WHAT YOU HAVE TO DO: Retype exactly the lines below, beginning with the first and ending with the line where "tap | 28 | 0.0239" appears.

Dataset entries
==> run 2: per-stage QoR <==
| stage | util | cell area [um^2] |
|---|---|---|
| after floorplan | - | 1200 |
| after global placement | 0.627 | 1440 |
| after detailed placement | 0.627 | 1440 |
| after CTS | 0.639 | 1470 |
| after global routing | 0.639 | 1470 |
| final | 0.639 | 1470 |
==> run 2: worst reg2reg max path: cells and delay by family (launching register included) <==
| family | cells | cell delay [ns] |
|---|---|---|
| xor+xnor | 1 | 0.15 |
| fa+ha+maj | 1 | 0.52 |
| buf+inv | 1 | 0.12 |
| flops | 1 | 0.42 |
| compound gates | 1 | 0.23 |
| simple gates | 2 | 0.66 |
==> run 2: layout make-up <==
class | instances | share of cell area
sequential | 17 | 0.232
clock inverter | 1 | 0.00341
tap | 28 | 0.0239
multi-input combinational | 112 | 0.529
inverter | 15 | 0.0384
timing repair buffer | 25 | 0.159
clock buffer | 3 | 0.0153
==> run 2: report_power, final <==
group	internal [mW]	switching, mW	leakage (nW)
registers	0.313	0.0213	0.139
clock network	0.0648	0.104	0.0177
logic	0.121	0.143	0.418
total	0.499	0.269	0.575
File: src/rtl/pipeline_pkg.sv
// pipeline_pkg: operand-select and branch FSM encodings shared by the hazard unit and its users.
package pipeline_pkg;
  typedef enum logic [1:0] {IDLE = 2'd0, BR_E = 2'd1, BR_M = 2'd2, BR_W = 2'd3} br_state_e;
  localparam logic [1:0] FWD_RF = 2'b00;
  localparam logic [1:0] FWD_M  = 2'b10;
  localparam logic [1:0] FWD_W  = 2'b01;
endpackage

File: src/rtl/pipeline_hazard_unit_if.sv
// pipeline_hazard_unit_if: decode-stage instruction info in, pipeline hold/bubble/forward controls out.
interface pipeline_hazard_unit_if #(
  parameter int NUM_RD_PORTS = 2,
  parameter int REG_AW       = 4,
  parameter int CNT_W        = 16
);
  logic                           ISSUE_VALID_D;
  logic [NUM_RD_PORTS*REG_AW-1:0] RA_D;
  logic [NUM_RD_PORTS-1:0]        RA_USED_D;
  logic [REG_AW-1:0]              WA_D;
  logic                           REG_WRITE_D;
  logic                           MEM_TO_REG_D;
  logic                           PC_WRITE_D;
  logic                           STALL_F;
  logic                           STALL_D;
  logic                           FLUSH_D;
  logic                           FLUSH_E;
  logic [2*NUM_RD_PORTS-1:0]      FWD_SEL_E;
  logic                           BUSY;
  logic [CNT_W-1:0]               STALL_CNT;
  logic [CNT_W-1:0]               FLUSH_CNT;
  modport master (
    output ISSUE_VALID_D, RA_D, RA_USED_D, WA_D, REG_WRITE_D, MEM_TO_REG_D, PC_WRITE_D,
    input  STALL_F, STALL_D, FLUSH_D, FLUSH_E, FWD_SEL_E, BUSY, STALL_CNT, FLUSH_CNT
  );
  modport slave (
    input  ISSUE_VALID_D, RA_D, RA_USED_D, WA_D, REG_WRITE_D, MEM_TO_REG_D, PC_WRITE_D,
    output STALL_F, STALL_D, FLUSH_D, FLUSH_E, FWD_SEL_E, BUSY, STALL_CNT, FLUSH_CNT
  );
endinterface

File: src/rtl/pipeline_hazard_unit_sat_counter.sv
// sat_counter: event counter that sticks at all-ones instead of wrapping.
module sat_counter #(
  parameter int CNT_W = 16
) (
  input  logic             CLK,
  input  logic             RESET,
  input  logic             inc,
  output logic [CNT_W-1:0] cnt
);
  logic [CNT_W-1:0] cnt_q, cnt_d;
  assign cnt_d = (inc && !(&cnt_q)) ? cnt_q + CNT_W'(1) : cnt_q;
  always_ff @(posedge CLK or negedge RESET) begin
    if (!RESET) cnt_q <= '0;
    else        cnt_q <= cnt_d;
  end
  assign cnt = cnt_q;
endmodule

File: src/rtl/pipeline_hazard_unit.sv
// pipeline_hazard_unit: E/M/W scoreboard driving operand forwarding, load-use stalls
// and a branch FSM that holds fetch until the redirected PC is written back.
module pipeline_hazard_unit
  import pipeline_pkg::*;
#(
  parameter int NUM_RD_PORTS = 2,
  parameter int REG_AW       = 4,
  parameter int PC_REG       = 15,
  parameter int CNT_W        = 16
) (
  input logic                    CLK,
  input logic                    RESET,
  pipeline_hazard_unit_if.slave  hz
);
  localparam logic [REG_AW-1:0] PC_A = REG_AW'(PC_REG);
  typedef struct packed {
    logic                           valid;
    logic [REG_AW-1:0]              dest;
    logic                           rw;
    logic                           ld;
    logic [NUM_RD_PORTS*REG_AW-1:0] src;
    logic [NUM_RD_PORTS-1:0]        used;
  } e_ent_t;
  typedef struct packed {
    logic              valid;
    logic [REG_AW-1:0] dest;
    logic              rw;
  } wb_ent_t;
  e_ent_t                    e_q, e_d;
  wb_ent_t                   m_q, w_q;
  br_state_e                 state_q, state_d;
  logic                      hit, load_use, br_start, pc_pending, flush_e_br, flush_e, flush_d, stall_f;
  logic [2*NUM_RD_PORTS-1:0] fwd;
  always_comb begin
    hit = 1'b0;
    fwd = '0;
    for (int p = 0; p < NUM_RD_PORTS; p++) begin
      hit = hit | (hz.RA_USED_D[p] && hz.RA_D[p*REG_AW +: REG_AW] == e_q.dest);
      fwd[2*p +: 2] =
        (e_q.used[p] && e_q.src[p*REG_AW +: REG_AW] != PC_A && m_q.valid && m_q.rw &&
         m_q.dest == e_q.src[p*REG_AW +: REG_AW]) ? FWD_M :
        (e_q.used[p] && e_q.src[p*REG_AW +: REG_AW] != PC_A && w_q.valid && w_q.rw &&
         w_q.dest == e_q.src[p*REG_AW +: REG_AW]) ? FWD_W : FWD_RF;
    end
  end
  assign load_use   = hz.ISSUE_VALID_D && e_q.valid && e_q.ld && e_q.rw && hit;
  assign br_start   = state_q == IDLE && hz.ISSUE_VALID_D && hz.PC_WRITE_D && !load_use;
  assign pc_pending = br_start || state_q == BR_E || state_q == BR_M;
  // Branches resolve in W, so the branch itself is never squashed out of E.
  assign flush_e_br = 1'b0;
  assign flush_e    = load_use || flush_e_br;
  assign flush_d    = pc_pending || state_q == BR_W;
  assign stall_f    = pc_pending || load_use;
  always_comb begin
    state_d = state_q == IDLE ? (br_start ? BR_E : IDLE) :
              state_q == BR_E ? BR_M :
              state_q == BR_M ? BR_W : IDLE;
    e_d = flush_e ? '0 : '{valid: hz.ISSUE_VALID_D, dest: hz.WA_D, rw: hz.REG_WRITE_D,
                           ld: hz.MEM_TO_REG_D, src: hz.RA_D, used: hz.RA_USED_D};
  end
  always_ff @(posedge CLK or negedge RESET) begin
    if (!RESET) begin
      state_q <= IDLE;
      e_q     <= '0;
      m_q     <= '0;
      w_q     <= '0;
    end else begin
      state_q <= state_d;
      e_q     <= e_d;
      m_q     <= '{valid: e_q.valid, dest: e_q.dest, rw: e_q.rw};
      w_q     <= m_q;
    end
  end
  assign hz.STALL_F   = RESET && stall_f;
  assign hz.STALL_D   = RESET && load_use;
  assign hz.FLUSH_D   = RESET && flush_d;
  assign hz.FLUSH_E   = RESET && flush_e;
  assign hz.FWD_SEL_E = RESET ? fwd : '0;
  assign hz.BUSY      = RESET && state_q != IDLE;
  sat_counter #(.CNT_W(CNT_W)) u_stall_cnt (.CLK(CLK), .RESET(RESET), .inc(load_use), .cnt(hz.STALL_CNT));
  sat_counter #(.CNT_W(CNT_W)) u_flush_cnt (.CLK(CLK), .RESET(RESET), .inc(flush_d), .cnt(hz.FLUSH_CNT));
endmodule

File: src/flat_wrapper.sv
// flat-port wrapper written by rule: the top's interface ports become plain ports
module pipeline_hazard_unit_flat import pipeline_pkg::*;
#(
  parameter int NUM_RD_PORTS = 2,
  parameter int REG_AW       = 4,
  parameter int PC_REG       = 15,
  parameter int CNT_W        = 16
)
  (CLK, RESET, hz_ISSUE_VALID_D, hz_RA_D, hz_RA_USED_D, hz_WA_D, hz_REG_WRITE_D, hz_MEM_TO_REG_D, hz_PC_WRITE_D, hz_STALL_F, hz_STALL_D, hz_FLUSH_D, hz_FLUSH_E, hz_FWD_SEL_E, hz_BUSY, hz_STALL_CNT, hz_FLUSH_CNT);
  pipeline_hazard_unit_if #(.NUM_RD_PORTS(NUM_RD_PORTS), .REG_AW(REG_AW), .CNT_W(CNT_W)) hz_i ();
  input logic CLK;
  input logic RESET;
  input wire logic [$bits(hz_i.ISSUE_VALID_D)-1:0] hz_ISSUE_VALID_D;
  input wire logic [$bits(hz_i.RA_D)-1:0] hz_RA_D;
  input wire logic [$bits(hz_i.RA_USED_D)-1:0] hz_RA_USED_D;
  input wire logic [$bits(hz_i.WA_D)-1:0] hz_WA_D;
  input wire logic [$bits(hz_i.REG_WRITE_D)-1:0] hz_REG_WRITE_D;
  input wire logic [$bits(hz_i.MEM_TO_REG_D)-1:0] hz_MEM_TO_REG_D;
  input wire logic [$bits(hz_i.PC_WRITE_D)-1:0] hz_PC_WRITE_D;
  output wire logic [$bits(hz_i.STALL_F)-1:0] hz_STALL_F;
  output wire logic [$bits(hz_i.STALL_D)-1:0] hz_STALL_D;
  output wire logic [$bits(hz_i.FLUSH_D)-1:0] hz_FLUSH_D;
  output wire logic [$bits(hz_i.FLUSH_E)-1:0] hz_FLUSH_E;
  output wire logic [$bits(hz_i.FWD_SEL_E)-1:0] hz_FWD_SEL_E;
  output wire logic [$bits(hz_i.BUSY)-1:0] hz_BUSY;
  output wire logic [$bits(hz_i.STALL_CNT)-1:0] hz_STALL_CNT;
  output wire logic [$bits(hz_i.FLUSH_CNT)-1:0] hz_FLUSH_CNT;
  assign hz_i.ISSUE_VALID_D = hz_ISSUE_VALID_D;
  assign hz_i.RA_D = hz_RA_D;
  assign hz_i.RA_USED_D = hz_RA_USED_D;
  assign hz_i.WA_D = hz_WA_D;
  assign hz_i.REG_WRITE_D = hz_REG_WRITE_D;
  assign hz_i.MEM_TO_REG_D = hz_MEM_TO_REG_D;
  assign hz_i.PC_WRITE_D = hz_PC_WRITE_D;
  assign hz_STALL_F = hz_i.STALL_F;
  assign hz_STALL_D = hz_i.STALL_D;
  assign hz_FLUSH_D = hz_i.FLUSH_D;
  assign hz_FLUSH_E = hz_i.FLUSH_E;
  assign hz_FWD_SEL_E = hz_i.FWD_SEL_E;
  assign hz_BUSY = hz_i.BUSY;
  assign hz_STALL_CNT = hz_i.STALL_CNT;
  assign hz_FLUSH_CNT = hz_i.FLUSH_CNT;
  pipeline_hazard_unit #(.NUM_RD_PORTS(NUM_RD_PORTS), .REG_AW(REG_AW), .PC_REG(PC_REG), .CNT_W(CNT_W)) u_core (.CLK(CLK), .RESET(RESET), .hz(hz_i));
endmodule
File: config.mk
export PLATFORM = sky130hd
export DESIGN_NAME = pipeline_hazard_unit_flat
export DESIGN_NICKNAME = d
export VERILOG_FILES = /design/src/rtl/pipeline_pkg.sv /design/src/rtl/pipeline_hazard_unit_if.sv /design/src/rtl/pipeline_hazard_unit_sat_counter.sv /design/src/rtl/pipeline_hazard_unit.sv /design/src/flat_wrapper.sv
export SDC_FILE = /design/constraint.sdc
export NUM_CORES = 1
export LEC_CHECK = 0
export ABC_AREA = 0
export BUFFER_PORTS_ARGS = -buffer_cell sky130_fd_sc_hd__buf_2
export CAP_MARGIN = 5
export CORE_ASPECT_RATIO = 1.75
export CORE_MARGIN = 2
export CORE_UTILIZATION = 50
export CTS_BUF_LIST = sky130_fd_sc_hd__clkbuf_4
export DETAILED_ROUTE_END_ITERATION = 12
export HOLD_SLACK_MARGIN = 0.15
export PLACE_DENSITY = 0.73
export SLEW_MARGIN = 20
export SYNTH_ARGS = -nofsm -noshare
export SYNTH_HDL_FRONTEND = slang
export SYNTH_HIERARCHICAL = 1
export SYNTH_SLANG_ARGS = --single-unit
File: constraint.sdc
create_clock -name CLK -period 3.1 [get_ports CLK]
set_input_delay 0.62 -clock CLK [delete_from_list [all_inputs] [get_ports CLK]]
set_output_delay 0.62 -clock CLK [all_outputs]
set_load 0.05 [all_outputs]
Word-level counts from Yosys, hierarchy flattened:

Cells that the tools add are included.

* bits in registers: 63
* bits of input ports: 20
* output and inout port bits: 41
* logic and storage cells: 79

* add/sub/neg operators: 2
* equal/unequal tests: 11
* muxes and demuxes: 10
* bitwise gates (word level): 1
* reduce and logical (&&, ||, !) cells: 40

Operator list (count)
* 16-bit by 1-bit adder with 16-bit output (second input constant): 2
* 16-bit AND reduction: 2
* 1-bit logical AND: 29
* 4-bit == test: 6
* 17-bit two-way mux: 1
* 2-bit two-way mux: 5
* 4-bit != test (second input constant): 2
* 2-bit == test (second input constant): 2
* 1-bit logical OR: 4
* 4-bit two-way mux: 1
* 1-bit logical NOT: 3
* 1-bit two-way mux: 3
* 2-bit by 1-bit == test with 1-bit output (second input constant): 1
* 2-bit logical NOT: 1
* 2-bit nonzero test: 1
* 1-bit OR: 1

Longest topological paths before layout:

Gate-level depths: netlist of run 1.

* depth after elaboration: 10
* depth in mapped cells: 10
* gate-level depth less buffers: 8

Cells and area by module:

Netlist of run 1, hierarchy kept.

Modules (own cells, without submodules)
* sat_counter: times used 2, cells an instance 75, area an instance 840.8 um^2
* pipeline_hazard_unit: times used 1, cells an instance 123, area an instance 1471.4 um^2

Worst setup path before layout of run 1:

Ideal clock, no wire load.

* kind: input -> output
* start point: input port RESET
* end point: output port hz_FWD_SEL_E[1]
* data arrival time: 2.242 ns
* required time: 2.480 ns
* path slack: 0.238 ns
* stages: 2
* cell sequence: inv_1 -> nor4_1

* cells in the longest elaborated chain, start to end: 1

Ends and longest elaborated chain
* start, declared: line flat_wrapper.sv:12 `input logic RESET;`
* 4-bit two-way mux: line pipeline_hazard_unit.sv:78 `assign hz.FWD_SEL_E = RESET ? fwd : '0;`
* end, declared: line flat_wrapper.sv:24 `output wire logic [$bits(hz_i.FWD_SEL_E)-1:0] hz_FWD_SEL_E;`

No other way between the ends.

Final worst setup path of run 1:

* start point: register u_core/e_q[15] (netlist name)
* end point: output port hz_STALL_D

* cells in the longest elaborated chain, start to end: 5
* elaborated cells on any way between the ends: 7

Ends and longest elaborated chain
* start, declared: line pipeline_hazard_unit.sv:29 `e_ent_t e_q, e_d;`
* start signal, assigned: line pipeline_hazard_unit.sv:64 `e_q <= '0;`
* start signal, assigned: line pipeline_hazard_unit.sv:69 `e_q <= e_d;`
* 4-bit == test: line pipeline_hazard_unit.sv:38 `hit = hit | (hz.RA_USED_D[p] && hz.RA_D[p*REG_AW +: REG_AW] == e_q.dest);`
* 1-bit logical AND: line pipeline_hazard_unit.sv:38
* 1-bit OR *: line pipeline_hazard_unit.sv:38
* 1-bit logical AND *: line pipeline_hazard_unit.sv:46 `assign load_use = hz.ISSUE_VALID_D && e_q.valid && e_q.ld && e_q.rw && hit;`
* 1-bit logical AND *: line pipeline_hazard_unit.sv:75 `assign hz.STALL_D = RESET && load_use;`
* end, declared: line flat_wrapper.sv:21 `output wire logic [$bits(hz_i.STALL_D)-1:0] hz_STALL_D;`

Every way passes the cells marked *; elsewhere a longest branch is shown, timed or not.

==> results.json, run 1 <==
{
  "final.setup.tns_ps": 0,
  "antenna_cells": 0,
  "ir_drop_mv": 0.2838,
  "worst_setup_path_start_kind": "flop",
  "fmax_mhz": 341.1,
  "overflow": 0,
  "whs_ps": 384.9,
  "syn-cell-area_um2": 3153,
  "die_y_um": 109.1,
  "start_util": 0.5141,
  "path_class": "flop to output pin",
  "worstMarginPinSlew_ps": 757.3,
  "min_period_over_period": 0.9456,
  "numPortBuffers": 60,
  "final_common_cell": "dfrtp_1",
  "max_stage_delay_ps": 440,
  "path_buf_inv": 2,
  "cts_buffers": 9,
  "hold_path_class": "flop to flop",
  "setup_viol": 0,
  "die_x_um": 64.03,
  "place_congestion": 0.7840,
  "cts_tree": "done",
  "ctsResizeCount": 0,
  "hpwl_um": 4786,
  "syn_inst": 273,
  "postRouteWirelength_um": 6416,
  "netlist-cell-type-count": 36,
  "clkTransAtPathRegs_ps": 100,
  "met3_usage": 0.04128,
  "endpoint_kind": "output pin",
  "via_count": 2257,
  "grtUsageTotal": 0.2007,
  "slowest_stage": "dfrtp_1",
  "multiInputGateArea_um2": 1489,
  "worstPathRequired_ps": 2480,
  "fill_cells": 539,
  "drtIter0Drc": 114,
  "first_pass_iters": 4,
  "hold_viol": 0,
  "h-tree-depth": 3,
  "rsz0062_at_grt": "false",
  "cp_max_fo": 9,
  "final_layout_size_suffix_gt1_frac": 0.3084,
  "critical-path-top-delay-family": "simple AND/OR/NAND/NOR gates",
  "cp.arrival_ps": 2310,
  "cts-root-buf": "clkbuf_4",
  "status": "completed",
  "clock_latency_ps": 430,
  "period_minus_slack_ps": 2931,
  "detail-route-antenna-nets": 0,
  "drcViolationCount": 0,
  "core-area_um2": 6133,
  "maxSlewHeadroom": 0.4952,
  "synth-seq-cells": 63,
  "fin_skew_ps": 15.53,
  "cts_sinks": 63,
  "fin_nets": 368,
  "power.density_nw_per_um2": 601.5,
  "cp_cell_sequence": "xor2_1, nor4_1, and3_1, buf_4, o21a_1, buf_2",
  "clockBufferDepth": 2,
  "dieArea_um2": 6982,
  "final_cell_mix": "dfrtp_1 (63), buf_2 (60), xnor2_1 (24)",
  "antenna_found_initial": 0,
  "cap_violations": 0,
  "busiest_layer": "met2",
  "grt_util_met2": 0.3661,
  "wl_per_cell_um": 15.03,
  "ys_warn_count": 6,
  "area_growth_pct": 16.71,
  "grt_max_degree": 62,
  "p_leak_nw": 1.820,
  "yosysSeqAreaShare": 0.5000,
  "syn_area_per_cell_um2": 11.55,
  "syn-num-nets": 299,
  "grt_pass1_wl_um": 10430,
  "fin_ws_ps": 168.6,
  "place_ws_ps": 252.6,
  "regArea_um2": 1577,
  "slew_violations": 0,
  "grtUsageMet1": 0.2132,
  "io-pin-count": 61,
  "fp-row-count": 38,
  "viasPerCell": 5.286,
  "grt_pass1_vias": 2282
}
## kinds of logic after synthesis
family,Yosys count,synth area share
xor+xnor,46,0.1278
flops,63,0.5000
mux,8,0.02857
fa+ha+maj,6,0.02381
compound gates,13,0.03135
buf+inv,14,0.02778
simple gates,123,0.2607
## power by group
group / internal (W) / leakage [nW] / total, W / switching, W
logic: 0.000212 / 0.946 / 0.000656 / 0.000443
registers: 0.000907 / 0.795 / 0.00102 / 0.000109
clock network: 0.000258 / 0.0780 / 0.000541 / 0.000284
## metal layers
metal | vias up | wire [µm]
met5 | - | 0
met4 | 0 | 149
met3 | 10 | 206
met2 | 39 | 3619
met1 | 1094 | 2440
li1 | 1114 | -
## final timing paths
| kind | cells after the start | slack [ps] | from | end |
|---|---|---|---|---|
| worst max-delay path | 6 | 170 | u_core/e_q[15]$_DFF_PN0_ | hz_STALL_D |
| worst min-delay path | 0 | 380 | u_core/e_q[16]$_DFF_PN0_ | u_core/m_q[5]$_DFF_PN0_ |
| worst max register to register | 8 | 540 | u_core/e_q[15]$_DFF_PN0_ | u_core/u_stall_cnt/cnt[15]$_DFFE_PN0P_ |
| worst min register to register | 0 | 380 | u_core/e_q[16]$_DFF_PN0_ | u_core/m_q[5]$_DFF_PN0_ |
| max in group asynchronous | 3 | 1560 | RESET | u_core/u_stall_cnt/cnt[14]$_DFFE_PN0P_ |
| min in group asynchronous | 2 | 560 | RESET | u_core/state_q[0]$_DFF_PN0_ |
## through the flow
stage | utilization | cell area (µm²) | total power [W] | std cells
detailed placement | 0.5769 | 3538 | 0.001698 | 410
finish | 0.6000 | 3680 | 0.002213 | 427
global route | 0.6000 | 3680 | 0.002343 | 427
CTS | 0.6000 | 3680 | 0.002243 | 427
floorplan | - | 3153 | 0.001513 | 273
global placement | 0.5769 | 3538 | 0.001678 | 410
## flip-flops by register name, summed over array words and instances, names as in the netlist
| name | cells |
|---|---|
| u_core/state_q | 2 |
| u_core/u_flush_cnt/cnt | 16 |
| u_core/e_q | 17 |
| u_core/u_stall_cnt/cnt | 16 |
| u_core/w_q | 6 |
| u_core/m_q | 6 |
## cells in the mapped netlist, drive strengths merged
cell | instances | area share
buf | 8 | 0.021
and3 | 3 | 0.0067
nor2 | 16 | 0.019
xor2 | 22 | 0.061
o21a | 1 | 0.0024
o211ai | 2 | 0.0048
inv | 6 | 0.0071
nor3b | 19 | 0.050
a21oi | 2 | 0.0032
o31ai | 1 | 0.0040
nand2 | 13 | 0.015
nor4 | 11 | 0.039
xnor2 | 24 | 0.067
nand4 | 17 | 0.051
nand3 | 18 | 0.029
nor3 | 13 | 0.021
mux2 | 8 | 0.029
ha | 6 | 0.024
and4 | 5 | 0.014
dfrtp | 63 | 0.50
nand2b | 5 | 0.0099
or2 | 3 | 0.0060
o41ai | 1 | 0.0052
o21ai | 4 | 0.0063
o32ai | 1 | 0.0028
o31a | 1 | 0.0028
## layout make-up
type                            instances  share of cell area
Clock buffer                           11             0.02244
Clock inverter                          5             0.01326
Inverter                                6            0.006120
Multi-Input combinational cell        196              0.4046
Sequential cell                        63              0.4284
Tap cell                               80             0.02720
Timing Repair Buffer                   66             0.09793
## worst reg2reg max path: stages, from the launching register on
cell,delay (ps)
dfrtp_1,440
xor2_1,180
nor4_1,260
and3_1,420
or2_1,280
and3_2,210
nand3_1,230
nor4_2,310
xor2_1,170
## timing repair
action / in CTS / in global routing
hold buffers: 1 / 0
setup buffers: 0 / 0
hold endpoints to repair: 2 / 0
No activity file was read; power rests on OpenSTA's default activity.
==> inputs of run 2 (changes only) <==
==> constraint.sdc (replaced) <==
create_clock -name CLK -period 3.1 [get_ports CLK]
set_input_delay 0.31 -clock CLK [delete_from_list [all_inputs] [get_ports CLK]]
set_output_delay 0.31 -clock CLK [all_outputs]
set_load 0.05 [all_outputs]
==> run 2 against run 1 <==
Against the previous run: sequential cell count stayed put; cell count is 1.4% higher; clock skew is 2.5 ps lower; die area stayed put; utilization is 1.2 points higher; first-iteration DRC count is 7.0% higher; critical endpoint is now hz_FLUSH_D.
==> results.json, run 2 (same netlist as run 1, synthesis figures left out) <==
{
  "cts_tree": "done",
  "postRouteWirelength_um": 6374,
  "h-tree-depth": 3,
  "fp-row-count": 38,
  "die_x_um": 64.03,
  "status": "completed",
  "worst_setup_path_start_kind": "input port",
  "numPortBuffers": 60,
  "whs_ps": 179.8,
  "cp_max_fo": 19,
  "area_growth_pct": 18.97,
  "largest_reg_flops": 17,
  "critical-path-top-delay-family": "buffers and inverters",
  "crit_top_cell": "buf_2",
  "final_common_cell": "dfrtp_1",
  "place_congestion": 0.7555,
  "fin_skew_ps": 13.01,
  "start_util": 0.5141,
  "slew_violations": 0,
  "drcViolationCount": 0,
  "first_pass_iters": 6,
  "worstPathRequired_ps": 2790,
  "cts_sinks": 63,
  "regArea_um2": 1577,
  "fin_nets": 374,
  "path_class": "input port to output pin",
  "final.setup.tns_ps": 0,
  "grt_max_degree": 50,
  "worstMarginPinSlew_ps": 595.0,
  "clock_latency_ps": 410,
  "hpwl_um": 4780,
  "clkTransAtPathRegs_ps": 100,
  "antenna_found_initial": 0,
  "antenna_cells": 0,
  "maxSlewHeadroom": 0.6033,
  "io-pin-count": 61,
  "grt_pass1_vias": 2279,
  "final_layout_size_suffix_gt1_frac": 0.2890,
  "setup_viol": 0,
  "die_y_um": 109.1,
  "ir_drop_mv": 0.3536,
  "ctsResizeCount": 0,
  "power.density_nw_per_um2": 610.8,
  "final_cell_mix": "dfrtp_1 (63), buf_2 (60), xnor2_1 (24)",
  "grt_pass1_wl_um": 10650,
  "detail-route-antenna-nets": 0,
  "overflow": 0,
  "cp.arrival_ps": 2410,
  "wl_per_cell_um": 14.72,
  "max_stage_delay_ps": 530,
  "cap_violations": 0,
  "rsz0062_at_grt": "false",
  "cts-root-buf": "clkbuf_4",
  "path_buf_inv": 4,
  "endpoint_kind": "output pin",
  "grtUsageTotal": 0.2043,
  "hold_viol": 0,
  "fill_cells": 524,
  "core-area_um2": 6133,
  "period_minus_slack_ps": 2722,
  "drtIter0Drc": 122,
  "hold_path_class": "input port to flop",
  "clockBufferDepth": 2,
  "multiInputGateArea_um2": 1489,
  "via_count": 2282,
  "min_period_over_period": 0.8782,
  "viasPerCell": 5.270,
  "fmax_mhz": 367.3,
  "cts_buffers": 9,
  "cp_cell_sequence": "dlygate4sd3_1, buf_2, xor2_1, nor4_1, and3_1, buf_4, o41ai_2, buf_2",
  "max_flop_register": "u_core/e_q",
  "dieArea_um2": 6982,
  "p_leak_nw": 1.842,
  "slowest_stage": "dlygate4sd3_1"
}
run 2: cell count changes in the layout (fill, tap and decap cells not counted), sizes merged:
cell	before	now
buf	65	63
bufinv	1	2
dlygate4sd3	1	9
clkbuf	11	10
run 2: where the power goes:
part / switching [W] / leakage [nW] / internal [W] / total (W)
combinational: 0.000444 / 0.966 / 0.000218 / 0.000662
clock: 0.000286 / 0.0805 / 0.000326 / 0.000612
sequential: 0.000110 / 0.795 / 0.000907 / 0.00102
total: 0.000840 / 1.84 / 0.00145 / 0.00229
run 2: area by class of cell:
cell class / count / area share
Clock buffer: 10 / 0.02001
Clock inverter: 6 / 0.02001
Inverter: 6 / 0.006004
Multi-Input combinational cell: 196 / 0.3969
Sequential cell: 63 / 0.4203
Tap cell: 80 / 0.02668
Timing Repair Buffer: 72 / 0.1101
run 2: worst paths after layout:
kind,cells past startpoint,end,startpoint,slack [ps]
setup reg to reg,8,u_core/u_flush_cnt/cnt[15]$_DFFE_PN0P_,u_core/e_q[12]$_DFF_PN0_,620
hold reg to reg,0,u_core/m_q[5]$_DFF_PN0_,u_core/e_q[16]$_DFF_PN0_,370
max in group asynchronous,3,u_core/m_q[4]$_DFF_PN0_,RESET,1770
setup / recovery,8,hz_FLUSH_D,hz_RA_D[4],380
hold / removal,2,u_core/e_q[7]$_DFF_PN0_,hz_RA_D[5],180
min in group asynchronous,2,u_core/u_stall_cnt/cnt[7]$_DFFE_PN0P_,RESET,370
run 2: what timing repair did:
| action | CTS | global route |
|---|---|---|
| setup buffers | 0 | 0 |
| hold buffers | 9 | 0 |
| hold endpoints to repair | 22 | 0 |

OUTPUT OF THE TASK:
==> run 2: per-stage QoR <==
| stage | util | cell area [um^2] |
|---|---|---|
| after floorplan | - | 1200 |
| after global placement | 0.627 | 1440 |
| after detailed placement | 0.627 | 1440 |
| after CTS | 0.639 | 1470 |
| after global routing | 0.639 | 1470 |
| final | 0.639 | 1470 |
==> run 2: worst reg2reg max path: cells and delay by family (launching register included) <==
| family | cells | cell delay [ns] |
|---|---|---|
| xor+xnor | 1 | 0.15 |
| fa+ha+maj | 1 | 0.52 |
| buf+inv | 1 | 0.12 |
| flops | 1 | 0.42 |
| compound gates | 1 | 0.23 |
| simple gates | 2 | 0.66 |
==> run 2: layout make-up <==
class | instances | share of cell area
sequential | 17 | 0.232
clock inverter | 1 | 0.00341
tap | 28 | 0.0239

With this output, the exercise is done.